──────── Dataset records ────────

--- src/logic/duc_defines.vh ---
// constants shared by the duart channel control files
`ifndef DUC_DEFINES_VH
`define DUC_DEFINES_VH
// ************************************************************
// register addresses (address pins a4..a1)
// ************************************************************
`define DUC_A_MODE 4'h0
`define DUC_A_STAT 4'h1
`define DUC_A_CMD 4'h2
`define DUC_A_DATA 4'h3
`define DUC_B_OFS 4'h8
`define DUC_OUTPUT_PIN_CONFIG 4'hd
`define DUC_OPSET 4'he
`define DUC_OPCLR 4'hf
`define DUC_REG_RST 8'h00
`define DUC_PIN_RST 8'hff
// ************************************************************
// field positions and encodings
// ************************************************************
`define DUC_M1_RECEIVER_FLOW_CONTROL 7
`define DUC_M1_RXINT 6
`define DUC_M1_ERRBLK 5
`define DUC_M1_PTYPE 2
`define DUC_PAR_ON 2'b00
`define DUC_PAR_FORCE 2'b01
`define DUC_PAR_OFF 2'b10
`define DUC_PAR_MDROP 2'b11
`define DUC_M2_TRANSMITTER_FLOW_CONTROL 5
`define DUC_M2_CTSEN 4
`define DUC_CM_ECHO 2'b01
`define DUC_CM_LLOOP 2'b10
`define DUC_CM_RLOOP 2'b11
`define DUC_LEN5 2'b00
`define DUC_BITS_MIN 4'h5
`define DUC_STOP_BASE 6'h09
`define DUC_STOP_LONG 6'h11
`define DUC_STOP_HALF 6'h08
`define DUC_CR_RXEN 0
`define DUC_CR_RXDIS 1
`define DUC_CR_TXEN 2
`define DUC_CR_TXDIS 3
`define DUC_CMD_PTR 3'h1
`define DUC_CMD_RXRST 3'h2
`define DUC_CMD_TXRST 3'h3
`define DUC_CMD_ERRRST 3'h4
`define DUC_CMD_BRKON 3'h6
`define DUC_CMD_BRKOFF 3'h7
`define DUC_FIFO_DEPTH 8
`define DUC_ERR_W 3
`endif

--- src/logic/duc_channel_control.v ---
// duart channel pair: mode, command, status and output port logic
`timescale 1ns/10ps
`include "duc_defines.vh"
module duc_channel_control (
	input wire clk,
	input wire nrst,
	input wire busSelN,
	input wire busRead,
	input wire [3:0] busAddr,
	input wire [7:0] busWrData,
	output reg [7:0] busRdData_q,
	input wire [1:0] rxCharValid,
	input wire [15:0] rxCharData,
	input wire [5:0] rxCharErr,
	input wire [1:0] rxStartBit,
	output wire [1:0] rxCharReady,
	output wire [1:0] txCharValid,
	output wire [15:0] txCharData,
	input wire [1:0] txCharTaken,
	input wire [1:0] txBusy,
	input wire [1:0] ctsN,
	output wire [1:0] txBreak,
	output wire [1:0] rxEnable,
	output wire [1:0] txEnable,
	output wire [15:0] clockSelect,
	output wire [7:0] dataBits,
	output wire [1:0] parityOn,
	output wire [1:0] parityForced,
	output wire [1:0] parityValue,
	output wire [1:0] multidrop,
	output wire [11:0] stopSixteenths,
	output wire [1:0] echoMode,
	output wire [1:0] localLoop,
	output wire [1:0] remoteLoop,
	input wire ctOutput,
	input wire txClk16xA,
	input wire [1:0] txClk1x,
	input wire [1:0] rxClk1x,
	output reg [7:0] outputPortPin_q
);
	// ************************************************************
	// reset release
	// ************************************************************
	reg [1:0] rstSync_q; // release synchroniser
	wire rstN = rstSync_q[1];

	// assert at once, release after two clean edges
	always @(posedge clk or negedge nrst) begin
		if (!nrst)
			rstSync_q <= 2'b00;
		else
			rstSync_q <= {rstSync_q[0], 1'b1};
	end

	// ************************************************************
	// bus decode
	// ************************************************************
	wire access = ~busSelN; // one cycle strobe per access
	wire wrAcc = access & ~busRead;
	wire rdAcc = access & busRead;
	wire [15:0] chanRd; // read byte of each channel
	wire [1:0] rtsHold; // receiver flow control hold
	wire [1:0] rxSelBit; // selected receive status
	wire [1:0] txRdyBit; // transmitter ready
	wire [1:0] txRtsDrop; // transmitter done, drop request

	// four way pick for the clock routed pins
	function pick4;
		input [1:0] sel;
		input a;
		input b;
		input c;
		input d;
		begin
			case (sel)
				2'b00: pick4 = a;
				2'b01: pick4 = b;
				2'b10: pick4 = c;
				default: pick4 = d;
			endcase
		end
	endfunction

	// ************************************************************
	// per channel logic, index 0 is a, 1 is b
	// ************************************************************
	genvar c;
	generate
		for (c = 0; c < 2; c = c + 1) begin : chan
			localparam [3:0] OFS = (c == 0) ? 4'h0 : `DUC_B_OFS;
			reg [7:0] modeOne_q; // mode register one
			reg [7:0] modeTwo_q; // mode register two
			reg [7:0] clkSel_q; // clock select, write only
			reg [7:0] thr_q; // transmit holding byte
			reg ptrTwo_q; // mode pointer at register two
			reg rxEn_q;
			reg txEn_q;
			reg thrFull_q;
			reg txValid_q;
			reg overrun_q;
			reg rtsHold_q;
			reg brk_q;
			reg headSeen_q; // fifo top already accumulated
			reg headMask_q; // fifo top flags cleared by command
			reg [2:0] errAcc_q; // block mode error accumulation
			wire fifoReady;
			wire headValid;
			wire [10:0] head;
			wire hitMode = access & (busAddr == (`DUC_A_MODE | OFS));
			wire hitStat = access & (busAddr == (`DUC_A_STAT | OFS));
			wire hitCmd = wrAcc & (busAddr == (`DUC_A_CMD | OFS));
			wire hitData = access & (busAddr == (`DUC_A_DATA | OFS));
			// bit 7 is not decoded at all
			wire [2:0] misc = busWrData[6:4];
			// commands act in their access cycle; the host keeps
			// upper-nibble writes apart, so no queue is kept
			wire cmdPtr = hitCmd & (misc == `DUC_CMD_PTR);
			wire cmdRxRst = hitCmd & (misc == `DUC_CMD_RXRST);
			wire cmdTxRst = hitCmd & (misc == `DUC_CMD_TXRST);
			wire cmdErrRst = hitCmd & (misc == `DUC_CMD_ERRRST);
			wire cmdBrkOn = hitCmd & (misc == `DUC_CMD_BRKON);
			wire cmdBrkOff = hitCmd & (misc == `DUC_CMD_BRKOFF);
			wire multi = (modeOne_q[4:3] == `DUC_PAR_MDROP);
			// a disabled multidrop receiver keeps address chars only
			wire accept = rxEn_q | (multi & rxCharErr[3*c]);
			wire rdData = hitData & busRead;
			wire pop = rdData & headValid;
			wire fifoFull = ~fifoReady;
			wire transmit_holding_free = txEn_q & ~thrFull_q;
			wire transmitter_idle_empty = transmit_holding_free & ~txBusy[c];
			wire blockMode = modeOne_q[`DUC_M1_ERRBLK];
			wire [2:0] charErr = (headValid & ~headMask_q) ?
				head[10:8] : 3'b000;
			wire [2:0] errShown = blockMode ?
				errAcc_q : charErr;
			wire [7:0] status = {errShown, overrun_q, transmitter_idle_empty, transmit_holding_free,
				fifoFull, headValid};
			wire take = txValid_q & txCharTaken[c];
			wire ctsOk = ~modeTwo_q[`DUC_M2_CTSEN] | ~ctsN[c];
			wire thrLoad = hitData & ~busRead & txEn_q;
			wire thrFullD = ~cmdTxRst & (thrLoad | (thrFull_q & ~take));
			wire arrive = headValid & ~headSeen_q & ~cmdRxRst;
			wire errClr = cmdErrRst | cmdRxRst;

			// error flags ride in the fifo word beside the data
			duc_fifo #(
				.WIDTH(8 + `DUC_ERR_W),
				.DEPTH(`DUC_FIFO_DEPTH),
				.AW(3)
			) rxFifo (
				.clk(clk),
				.rstN(rstN),
				.flush(cmdRxRst),
				.inValid(rxCharValid[c] & accept),
				.inData({rxCharErr[3*c+2:3*c],
					rxCharData[8*c+7:8*c]}),
				.inReady_q(fifoReady),
				.outValid(headValid),
				.outData(head),
				.outReady(rdData)
			);

			// format decode handed to the serial engines
			duc_frame_fmt frameFmt (
				.clk(clk),
				.rstN(rstN),
				.modeOne(modeOne_q),
				.modeTwo(modeTwo_q),
				.dataBits_q(dataBits[4*c+3:4*c]),
				.parityOn_q(parityOn[c]),
				.parityForced_q(parityForced[c]),
				.parityValue_q(parityValue[c]),
				.multidrop_q(multidrop[c]),
				.stopSixteenths_q(stopSixteenths[6*c+5:6*c]),
				.echoMode_q(echoMode[c]),
				.localLoop_q(localLoop[c]),
				.remoteLoop_q(remoteLoop[c])
			);

			// channel control state
			always @(posedge clk or negedge rstN) begin
				if (!rstN) begin
					modeOne_q <= `DUC_REG_RST;
					modeTwo_q <= `DUC_REG_RST;
					clkSel_q <= `DUC_REG_RST;
					thr_q <= `DUC_REG_RST;
					ptrTwo_q <= 1'b0;
					rxEn_q <= 1'b0;
					txEn_q <= 1'b0;
					thrFull_q <= 1'b0;
					txValid_q <= 1'b0;
					overrun_q <= 1'b0;
					rtsHold_q <= 1'b0;
					brk_q <= 1'b0;
					headSeen_q <= 1'b0;
					headMask_q <= 1'b0;
					errAcc_q <= 3'b000;
				end else begin
					// mode access goes through the pointer
					if (hitMode & ~busRead & ~ptrTwo_q)
						modeOne_q <= busWrData;
					if (hitMode & ~busRead & ptrTwo_q)
						modeTwo_q <= busWrData;
					if (cmdPtr)
						ptrTwo_q <= 1'b0;
					else if (hitMode)
						ptrTwo_q <= 1'b1;
					if (hitStat & ~busRead)
						clkSel_q <= busWrData;
					// disable wins over enable in one write
					if (cmdRxRst | (hitCmd & busWrData[`DUC_CR_RXDIS]))
						rxEn_q <= 1'b0;
					else if (hitCmd & busWrData[`DUC_CR_RXEN])
						rxEn_q <= 1'b1;
					if (cmdTxRst | (hitCmd & busWrData[`DUC_CR_TXDIS]))
						txEn_q <= 1'b0;
					else if (hitCmd & busWrData[`DUC_CR_TXEN])
						txEn_q <= 1'b1;
					// holding register, loaded only when enabled
					thrFull_q <= thrFullD;
					if (thrLoad)
						thr_q <= busWrData;
					// with cts enable set in mode two, a character starts only with clear to send
					txValid_q <= thrFullD & ctsOk;
					// new start bit with the shifter still stuck
					if (rxStartBit[c] & rxCharValid[c] & fifoFull)
						overrun_q <= 1'b1;
					else if (errClr)
						overrun_q <= 1'b0;
					// mark the top entry once it has been seen
					if (pop | cmdRxRst)
						headSeen_q <= 1'b0;
					else if (headValid)
						headSeen_q <= 1'b1;
					if (pop | cmdRxRst)
						headMask_q <= 1'b0;
					else if (cmdErrRst)
						headMask_q <= 1'b1;
					// new arrival ors in even during an error reset, not on a receiver reset
					errAcc_q <= (errClr ? 3'b000 : errAcc_q) |
						(arrive ? head[10:8] : 3'b000);
					// hold request low until a slot frees
					if (modeOne_q[`DUC_M1_RECEIVER_FLOW_CONTROL] & rxStartBit[c] & fifoFull)
						rtsHold_q <= 1'b1;
					else if (fifoReady | ~modeOne_q[`DUC_M1_RECEIVER_FLOW_CONTROL])
						rtsHold_q <= 1'b0;
					if (cmdBrkOn)
						brk_q <= 1'b1;
					else if (cmdBrkOff | cmdTxRst)
						brk_q <= 1'b0;
				end
			end

			// read byte; write only and unused addresses read zero
			assign chanRd[8*c+7:8*c] = ~busRead ? 8'h00 :
				hitMode ? (ptrTwo_q ? modeTwo_q : modeOne_q) :
				hitStat ? status :
				hitData ? head[7:0] : 8'h00;
			assign rtsHold[c] = rtsHold_q;
			assign rxSelBit[c] = modeOne_q[`DUC_M1_RXINT] ?
				fifoFull : headValid;
			assign txRdyBit[c] = transmit_holding_free;
			// drop request once the disabled transmitter drains
			assign txRtsDrop[c] = modeTwo_q[`DUC_M2_TRANSMITTER_FLOW_CONTROL] & ~txEn_q &
				~thrFull_q & ~txBusy[c];
			assign rxCharReady[c] = fifoReady;
			assign txCharValid[c] = txValid_q;
			assign txCharData[8*c+7:8*c] = thr_q;
			assign txBreak[c] = brk_q;
			assign rxEnable[c] = rxEn_q;
			assign txEnable[c] = txEn_q;
			assign clockSelect[8*c+7:8*c] = clkSel_q;
		end
	endgenerate

	// ************************************************************
	// output port and read answer
	// ************************************************************
	reg [7:0] output_pin_config_q; // output pin configuration
	reg [7:0] opr_q; // output latch
	wire wrOpcr = wrAcc & (busAddr == `DUC_OUTPUT_PIN_CONFIG);
	wire oprSet = wrAcc & (busAddr == `DUC_OPSET);
	wire oprClr = wrAcc & (busAddr == `DUC_OPCLR);
	wire [7:0] setMask = oprSet ? busWrData : 8'h00;
	wire [7:0] clrMask = oprClr ? busWrData : 8'h00;
	// pin sources before the inversion
	wire [7:0] pinSrc = {
		output_pin_config_q[7] ? txRdyBit[1] : opr_q[7],
		output_pin_config_q[6] ? txRdyBit[0] : opr_q[6],
		output_pin_config_q[5] ? rxSelBit[1] : opr_q[5],
		output_pin_config_q[4] ? rxSelBit[0] : opr_q[4],
		pick4(output_pin_config_q[3:2], opr_q[3], ctOutput,
			txClk1x[1], rxClk1x[1]),
		pick4(output_pin_config_q[1:0], opr_q[2], txClk16xA,
			txClk1x[0], rxClk1x[0]),
		opr_q[1] & ~rtsHold[1],
		opr_q[0] & ~rtsHold[0]};

	// latch, configuration, pins and the read answer
	always @(posedge clk or negedge rstN) begin
		if (!rstN) begin
			output_pin_config_q <= `DUC_REG_RST;
			opr_q <= `DUC_REG_RST;
			outputPortPin_q <= `DUC_PIN_RST;
			busRdData_q <= `DUC_REG_RST;
		end else begin
			if (wrOpcr)
				output_pin_config_q <= busWrData;
			// set and reset bit commands; transmit done drops rts
			opr_q <= (opr_q | setMask) & ~clrMask &
				~{6'b000000, txRtsDrop};
			// pins are low while the source bit is one
			outputPortPin_q <= ~pinSrc;
			if (rdAcc)
				busRdData_q <= chanRd[7:0] | chanRd[15:8];
		end
	end
endmodule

────────

== Required action ==
Write down again, exactly as given, only the lines above that fall from the line with "reg txValid_q;" to the line with "wire headValid;", inclusive.

== Solution for this task ==
			reg txValid_q;
			reg overrun_q;
			reg rtsHold_q;
			reg brk_q;
			reg headSeen_q; // fifo top already accumulated
			reg headMask_q; // fifo top flags cleared by command
			reg [2:0] errAcc_q; // block mode error accumulation
			wire fifoReady;
			wire headValid;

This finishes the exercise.